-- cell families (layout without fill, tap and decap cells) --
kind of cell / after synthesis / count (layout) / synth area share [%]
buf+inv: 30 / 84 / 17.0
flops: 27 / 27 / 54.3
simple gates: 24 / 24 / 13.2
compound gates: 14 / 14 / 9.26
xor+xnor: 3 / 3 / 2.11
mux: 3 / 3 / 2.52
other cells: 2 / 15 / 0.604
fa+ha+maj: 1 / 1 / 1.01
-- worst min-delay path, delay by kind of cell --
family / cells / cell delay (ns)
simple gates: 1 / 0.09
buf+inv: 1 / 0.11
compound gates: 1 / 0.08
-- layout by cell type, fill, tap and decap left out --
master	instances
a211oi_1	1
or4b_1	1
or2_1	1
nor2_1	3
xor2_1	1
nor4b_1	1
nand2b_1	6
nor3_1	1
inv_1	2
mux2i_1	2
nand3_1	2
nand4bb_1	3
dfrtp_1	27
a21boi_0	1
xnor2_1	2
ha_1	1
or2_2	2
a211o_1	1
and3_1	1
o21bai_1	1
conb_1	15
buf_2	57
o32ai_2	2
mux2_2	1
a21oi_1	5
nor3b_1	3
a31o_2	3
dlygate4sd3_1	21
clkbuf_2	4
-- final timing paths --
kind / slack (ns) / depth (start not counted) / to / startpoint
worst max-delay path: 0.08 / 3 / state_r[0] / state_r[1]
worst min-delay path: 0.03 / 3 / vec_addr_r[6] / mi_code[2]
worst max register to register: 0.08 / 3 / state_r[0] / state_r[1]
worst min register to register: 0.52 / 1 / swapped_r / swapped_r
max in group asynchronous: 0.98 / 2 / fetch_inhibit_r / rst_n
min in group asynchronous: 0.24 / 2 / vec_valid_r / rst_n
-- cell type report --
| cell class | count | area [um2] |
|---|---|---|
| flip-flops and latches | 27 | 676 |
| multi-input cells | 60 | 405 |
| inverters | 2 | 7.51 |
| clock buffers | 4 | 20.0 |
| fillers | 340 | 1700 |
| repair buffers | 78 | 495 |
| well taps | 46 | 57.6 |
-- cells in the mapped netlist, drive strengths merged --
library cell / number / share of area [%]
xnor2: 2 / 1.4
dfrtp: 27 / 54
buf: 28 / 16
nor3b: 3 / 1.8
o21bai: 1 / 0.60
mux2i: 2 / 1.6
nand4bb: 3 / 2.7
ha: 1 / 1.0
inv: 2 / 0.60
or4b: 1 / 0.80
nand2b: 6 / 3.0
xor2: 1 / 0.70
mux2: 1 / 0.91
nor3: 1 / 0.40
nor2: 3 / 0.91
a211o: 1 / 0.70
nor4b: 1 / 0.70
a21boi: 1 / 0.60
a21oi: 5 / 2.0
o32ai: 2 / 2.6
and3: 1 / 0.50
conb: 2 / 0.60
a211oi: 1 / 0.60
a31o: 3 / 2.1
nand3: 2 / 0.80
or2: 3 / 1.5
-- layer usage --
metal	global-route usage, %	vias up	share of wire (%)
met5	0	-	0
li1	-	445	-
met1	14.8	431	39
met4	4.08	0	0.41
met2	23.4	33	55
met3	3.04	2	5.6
===== src/rtl/count_step.sv =====
/*
 * One step of a 16-bit up/down counter with wrap detection.
 * Pure combinational; the caller holds the count.
 */
`timescale 1ns/1ns
module count_step
    import gp_timer_pkg::*;
(
    input  wire logic [15:0] value,       // Present count
    input  wire logic        step,        // Advance this cycle
    input  wire logic        down,        // Count down when high
    output logic      [15:0] next_value,  // Count after the step
    output logic             wrap         // Overflow or underflow this cycle
);
    // Wraps modulo 65536 in either direction
    always_comb begin
        next_value = value;
        wrap       = 1'b0;
        if (step) begin
            next_value = down ? value - 16'h0001 : value + 16'h0001; // RULE22
            wrap       = down ? (value == 16'h0000) : (value == 16'hFFFF);
        end
    end

endmodule : count_step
---+---
Problem description: Check each line above for the string "compound" and show the ones that have it.

Response for this exercise:
compound gates: 14 / 14 / 9.26
compound gates: 1 / 0.08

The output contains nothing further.